The UKCRC centres have expanded the pool of early-career researchers and nurtured their talent while creating new opportunities to work across academia, policy and practice. Researchers have gone on to expand their networks and advance their careers, securing fellowships and lectureships, winning awards and promotion. The UKCRC centres have been a strong magnet for leveraging significant additional funding to increase the volume and quality of public health research.
The centres have helped change the way we think about how to align research with the needs of policymakers and practitioners. By pioneering innovative new ways of responding to public health needs and providing rapid response evaluations for policy and practice partners, their work is helping researchers and practitioners to improve public health at a local level.
At the national level, the impact has been wide-reaching, with evidence from centre research programmes influencing the government sugar tax, encouraging healthy transport policies, providing guidance on physical activity, promoting health in schools and playing a leading role in government policy on tobacco smoking and vaping.
Centre collaborations and academic-policy partnerships have changed the public health landscape, paving the way for ambitious new prevention initiatives, like the UK Prevention Research Partnership.
Professor Chris Whitty, Chair of the UKCRC Board and Chief Scientific Adviser for the Department of Health and Social Care, said:
This report shows how this initiative has built research capacity in public health in the UK. Considered untried and risky in 2006, the hard work and collaborative spirit of many researchers, managers and students, has strengthened evidence-based public health policy and practice.
“Without these sorts of achievements, it is hard to see how further ambitious investment like the UK Prevention Research Partnership would have been feasible. I am very grateful to all the Research Directors that drove this forward, and they should be justly proud of their contribution to the field.”
The report includes a number of examples of CEDAR’s work in capacity building, research excellence, and impact. Highlights include:
- novel legal perspectives on the contribution of international policy and trade law to obesogenic, unsustainable food systems.
- pioneering natural experimental studies of travel infrastructure changes and their influence on physical activity and health
- research showing how the physical and fiscal environments affect our food choices
- engagement with civil servants across national government to help bring greater evidence into policymaking
This work continues, not only within CEDAR, but across the MRC Epidemiology Unit, and in new initiatives such as the Global Diet and Activity Research Group and Network (GDAR).
Prof Nick Wareham, Director of CEDAR and the MRC Epidemiology Unit said:
There is much to celebrate thanks to the UKCRC initiative, and much to look forward to.

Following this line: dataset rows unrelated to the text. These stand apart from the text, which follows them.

**src/rtl/vmw_pkg.sv**
```systemverilog
package vmw_pkg;
  localparam logic [1:0] KIND_LOAD  = 2'd0;
  localparam logic [1:0] KIND_STORE = 2'd1;
  localparam logic [1:0] KIND_FETCH = 2'd2;

  localparam logic [1:0] PRIV_U = 2'd0;
  localparam logic [1:0] PRIV_S = 2'd1;
  localparam logic [1:0] PRIV_M = 2'd3;

  // entry flag positions (memory format)
  localparam int B_V = 0;
  localparam int B_R = 1;
  localparam int B_W = 2;
  localparam int B_X = 3;
  localparam int B_U = 4;
  localparam int B_A = 6;
  localparam int B_D = 7;
  localparam int PPN_LSB = 10;
endpackage

```
**src/rtl/vmw_priv_sel.sv**
```systemverilog
module vmw_priv_sel
  import vmw_pkg::*;
(
  input  logic [1:0] priv,
  input  logic       mprv,
  input  logic [1:0] mpp,
  input  logic [1:0] kind,
  input  logic       paged,
  output logic [1:0] eff_priv,
  output logic       bypass
);
  always_comb begin
    eff_priv = priv;
    if (priv == PRIV_M && kind != KIND_FETCH && mprv)
      eff_priv = mpp;
    bypass = !paged || (eff_priv == PRIV_M);
  end
endmodule

```
**src/rtl/vmw_leaf_check.sv**
```systemverilog
module vmw_leaf_check
  import vmw_pkg::*;
#(
  parameter int IDX_W = 10
) (
  input  logic             fr,
  input  logic             fw,
  input  logic             fx,
  input  logic             fu,
  input  logic [IDX_W-1:0] ppn_lo,
  input  logic             first_lvl,
  input  logic [1:0]       kind,
  input  logic [1:0]       priv,
  input  logic             sum,
  input  logic             mxr,
  output logic             fault
);
  logic reserved, user_bad, sup_bad, misaligned, perm_bad;

  always_comb begin
    reserved   = fw && !fr;
    user_bad   = fu && (priv != PRIV_U) && (!sum || kind == KIND_FETCH);
    sup_bad    = !fu && (priv != PRIV_S);
    misaligned = first_lvl && (|ppn_lo);
    unique case (kind)
      KIND_LOAD:  perm_bad = !(fr || (fx && mxr));
      KIND_STORE: perm_bad = !fw;
      KIND_FETCH: perm_bad = !fx;
      default:    perm_bad = !fr;
    endcase
    fault = reserved || user_bad || sup_bad || misaligned || perm_bad;
  end
endmodule

```
**src/rtl/vmw_result_form.sv**
```systemverilog
module vmw_result_form
  import vmw_pkg::*;
#(
  parameter int VA_W  = 32,
  parameter int OFF_W = 12,
  parameter int IDX_W = 10,
  parameter int PPN_W = 22,
  parameter int PA_W  = 34
) (
  input  logic [PPN_W-1:0] ppn,
  input  logic             fr,
  input  logic             fw,
  input  logic             fx,
  input  logic             fd,
  input  logic [VA_W-1:0]  vaddr,
  input  logic             first_lvl,
  input  logic [1:0]       kind,
  input  logic             mxr,
  output logic [PA_W-1:0]  paddr,
  output logic             gr,
  output logic             gw,
  output logic             gx
);
  logic [PPN_W-1:0] frame;

  always_comb begin
    frame = ppn;
    if (first_lvl)
      frame[IDX_W-1:0] = vaddr[OFF_W +: IDX_W];
    paddr = {frame, vaddr[OFF_W-1:0]};
    gr = fr || (fx && mxr);
    gx = fx;
    gw = fw && (kind == KIND_STORE || fd);
  end
endmodule

```
**src/rtl/vm_walk2.sv**
```systemverilog
module vm_walk2
  import vmw_pkg::*;
#(
  parameter int VA_W  = 32,
  parameter int OFF_W = 12,
  parameter int IDX_W = 10,
  parameter int PA_W  = 34,
  parameter int PTE_W = 32,
  localparam int PPN_W = PA_W - OFF_W
) (
  input  logic             clk,
  input  logic             rst,
  input  logic             req_valid,
  output logic             req_ready,
  input  logic [VA_W-1:0]  req_vaddr,
  input  logic [1:0]       req_kind,
  input  logic             cfg_paged,
  input  logic [PPN_W-1:0] cfg_root_ppn,
  input  logic [1:0]       cfg_priv,
  input  logic             cfg_sum,
  input  logic             cfg_mxr,
  input  logic             cfg_mprv,
  input  logic [1:0]       cfg_mpp,
  output logic             mem_req_valid,
  input  logic             mem_req_ready,
  output logic             mem_req_write,
  output logic [PA_W-1:0]  mem_req_addr,
  output logic [PTE_W-1:0] mem_req_wdata,
  output logic [PTE_W-1:0] mem_req_cmp,
  input  logic             mem_rsp_valid,
  input  logic             mem_rsp_err,
  input  logic [PTE_W-1:0] mem_rsp_data,
  output logic             res_valid,
  output logic             res_fault,
  output logic [PA_W-1:0]  res_paddr,
  output logic             res_r,
  output logic             res_w,
  output logic             res_x
);
  localparam int ENT_SH = $clog2(PTE_W / 8);
  localparam logic [PTE_W-1:0] AD_MASK = (PTE_W'(1) << B_A) | (PTE_W'(1) << B_D);

  typedef enum logic [2:0] {
    ST_IDLE, ST_RD_REQ, ST_RD_WAIT, ST_CAS_REQ, ST_CAS_WAIT
  } st_e;

  st_e              st;
  logic [VA_W-1:0]  vaddr_q;
  logic [1:0]       kind_q;
  logic [1:0]       priv_q;
  logic             sum_q, mxr_q;
  logic [PPN_W-1:0] root_q, base_q;
  logic             first_q;
  logic [PTE_W-1:0] pte_q, new_pte_q;

  logic [1:0]       eff_priv;
  logic             bypass;
  logic [IDX_W-1:0] cur_idx;
  logic             leaf_fault;
  logic [PTE_W-1:0] fin_pte, upd_pte;
  logic [PA_W-1:0]  fin_paddr;
  logic             fin_r, fin_w, fin_x;
  logic             rsp_ptr, need_upd;

  vmw_priv_sel u_priv (
    .priv(cfg_priv), .mprv(cfg_mprv), .mpp(cfg_mpp), .kind(req_kind),
    .paged(cfg_paged), .eff_priv(eff_priv), .bypass(bypass)
  );

  vmw_leaf_check #(.IDX_W(IDX_W)) u_leaf (
    .fr(mem_rsp_data[B_R]), .fw(mem_rsp_data[B_W]), .fx(mem_rsp_data[B_X]),
    .fu(mem_rsp_data[B_U]), .ppn_lo(mem_rsp_data[PPN_LSB +: IDX_W]),
    .first_lvl(first_q), .kind(kind_q), .priv(priv_q), .sum(sum_q),
    .mxr(mxr_q), .fault(leaf_fault)
  );

  assign fin_pte = (st == ST_CAS_WAIT) ? new_pte_q : mem_rsp_data;

  vmw_result_form #(
    .VA_W(VA_W), .OFF_W(OFF_W), .IDX_W(IDX_W), .PPN_W(PPN_W), .PA_W(PA_W)
  ) u_form (
    .ppn(fin_pte[PPN_LSB +: PPN_W]), .fr(fin_pte[B_R]), .fw(fin_pte[B_W]),
    .fx(fin_pte[B_X]), .fd(fin_pte[B_D]), .vaddr(vaddr_q), .first_lvl(first_q),
    .kind(kind_q), .mxr(mxr_q), .paddr(fin_paddr), .gr(fin_r), .gw(fin_w), .gx(fin_x)
  );

  always_comb begin
    cur_idx   = first_q ? vaddr_q[OFF_W+IDX_W +: IDX_W] : vaddr_q[OFF_W +: IDX_W];
    rsp_ptr   = !(mem_rsp_data[B_R] || mem_rsp_data[B_W] || mem_rsp_data[B_X]);
    upd_pte   = mem_rsp_data | (PTE_W'(1) << B_A)
              | ((kind_q == KIND_STORE) ? (PTE_W'(1) << B_D) : '0);
    need_upd  = (upd_pte != mem_rsp_data);
  end

  assign req_ready     = (st == ST_IDLE) && !res_valid;
  assign mem_req_valid = (st == ST_RD_REQ) || (st == ST_CAS_REQ);
  assign mem_req_write = (st == ST_CAS_REQ);
  assign mem_req_addr  = {base_q, {OFF_W{1'b0}}} + PA_W'({cur_idx, {ENT_SH{1'b0}}});
  assign mem_req_wdata = new_pte_q;
  assign mem_req_cmp   = pte_q;

  always_ff @(posedge clk) begin
    if (rst) begin
      st        <= ST_IDLE;
      vaddr_q   <= '0;
      kind_q    <= '0;
      priv_q    <= '0;
      sum_q     <= 1'b0;
      mxr_q     <= 1'b0;
      root_q    <= '0;
      base_q    <= '0;
      first_q   <= 1'b1;
      pte_q     <= '0;
      new_pte_q <= '0;
      res_valid <= 1'b0;
      res_fault <= 1'b0;
      res_paddr <= '0;
      res_r     <= 1'b0;
      res_w     <= 1'b0;
      res_x     <= 1'b0;
    end else begin
      res_valid <= 1'b0;
      unique case (st)
        ST_IDLE: begin
          if (req_valid && req_ready) begin
            vaddr_q <= req_vaddr;
            kind_q  <= req_kind;
            priv_q  <= eff_priv;
            sum_q   <= cfg_sum;
            mxr_q   <= cfg_mxr;
            root_q  <= cfg_root_ppn;
            base_q  <= cfg_root_ppn;
            first_q <= 1'b1;
            if (bypass) begin
              res_valid <= 1'b1;
              res_fault <= 1'b0;
              res_paddr <= PA_W'(req_vaddr);
              res_r     <= 1'b1;
              res_w     <= 1'b1;
              res_x     <= 1'b1;
            end else begin
              st <= ST_RD_REQ;
            end
          end
        end
        ST_RD_REQ:  if (mem_req_ready) st <= ST_RD_WAIT;
        ST_CAS_REQ: if (mem_req_ready) st <= ST_CAS_WAIT;
        ST_RD_WAIT: begin
          if (mem_rsp_valid) begin
            pte_q <= mem_rsp_data;
            if (mem_rsp_err || !mem_rsp_data[B_V] || (rsp_ptr && !first_q)
                || (!rsp_ptr && leaf_fault)) begin
              st <= ST_IDLE;
              res_valid <= 1'b1;
              res_fault <= 1'b1;
              res_paddr <= '0;
              {res_r, res_w, res_x} <= 3'b000;
            end else if (rsp_ptr) begin
              base_q  <= mem_rsp_data[PPN_LSB +: PPN_W];
              first_q <= 1'b0;
              st      <= ST_RD_REQ;
            end else if (need_upd) begin
              new_pte_q <= upd_pte;
              st        <= ST_CAS_REQ;
            end else begin
              st <= ST_IDLE;
              res_valid <= 1'b1;
              res_fault <= 1'b0;
              res_paddr <= fin_paddr;
              {res_r, res_w, res_x} <= {fin_r, fin_w, fin_x};
            end
          end
        end
        ST_CAS_WAIT: begin
          if (mem_rsp_valid) begin
            if (mem_rsp_err) begin
              st <= ST_IDLE;
              res_valid <= 1'b1;
              res_fault <= 1'b1;
              res_paddr <= '0;
              {res_r, res_w, res_x} <= 3'b000;
            end else if (mem_rsp_data != pte_q) begin
              base_q  <= root_q;
              first_q <= 1'b1;
              st      <= ST_RD_REQ;
            end else begin
              st <= ST_IDLE;
              res_valid <= 1'b1;
              res_fault <= 1'b0;
              res_paddr <= fin_paddr;
              {res_r, res_w, res_x} <= {fin_r, fin_w, fin_x};
            end
          end
        end
        default: st <= ST_IDLE;
      endcase
    end
  end

  // memory request held until accepted
  a_r13_req_hold: assert property (@(posedge clk) disable iff (rst)
    mem_req_valid && !mem_req_ready |=>
      mem_req_valid && $stable(mem_req_addr) && $stable(mem_req_write));

  // result is a single-cycle pulse
  a_r13_res_pulse: assert property (@(posedge clk) disable iff (rst)
    res_valid |=> !res_valid);

  // no new request accepted while memory traffic is outstanding
  a_r13_busy: assert property (@(posedge clk) disable iff (rst)
    mem_req_valid |-> !req_ready);

  // a fault grants nothing
  a_r13_fault_no_grant: assert property (@(posedge clk) disable iff (rst)
    res_valid && res_fault |-> !(res_r || res_w || res_x));

  // reserved encodings never reach a write grant without read
  a_r6_w_needs_r: assert property (@(posedge clk) disable iff (rst)
    res_valid && !res_fault && res_w |-> res_r);

  // swap only changes A/D and always sets A
  a_r10_swap_ad_only: assert property (@(posedge clk) disable iff (rst)
    mem_req_valid && mem_req_write |->
      (((mem_req_wdata ^ mem_req_cmp) & ~AD_MASK) == '0) && mem_req_wdata[B_A]);
endmodule

```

“It has enabled CEDAR to build significant public health research capacity: PhD studentships and post-doctoral posts have blossomed into promising academic careers, and our alumni are pursuing successful roles in academia, government and the private sector.
“The initiative has supported the development of sustainable research in physical activity, dietary public health and public health modelling. And it has enabled observational studies to mature into the development and testing of public health interventions.
“A key goal for CEDAR has been to build lasting impact beyond research, and we are grateful for the many productive relationships we have been able to forge with practitioners and policymakers regionally, nationally and internationally.
“The coming years present significant and complex challenges for population health in the UK and around the world, and we look forward to continuing to play our part in tackling them.”
You can read the full report here (pdf).
The UKCRC Centres of Excellence are:
- Centre of Excellence for Public Health Northern Ireland (CoENI), Queens University Belfast
- Centre for Exercise, Diet and Activity Research (CEDAR), MRC Epidemiology Unit at the University of Cambridge
- The Centre for the Development and Evaluation of Complex Interventions for Public Health Improvement (DECIPHer), Cardiff University
- The Centre for Translational Research in Public Health in Public Health (Fuse), Newcastle University
- The Scottish Collaboration for Public Health Research and Policy (SCPHRP), University of Edinburgh.
- The UK Centre for Tobacco and Alcohol Studies (UKCTAS), University of Nottingham
The MRC is a member of the UKCRC, which brings together the NHS, research funders, industry, regulatory bodies, Royal Colleges, patient groups and academia in a UK-wide environment that facilitates and promotes high-quality clinical research for the benefit of patients. For more information visit: www.ukcrc.org
The UKCRC centres funding partners are the MRC, the British Heart Foundation, Cancer Research UK, NIHR, Economic and Social Research Council, the Public Health Agency, Health and Care Research Wales, Welsh Government, Chief Scientist Office and Wellcome.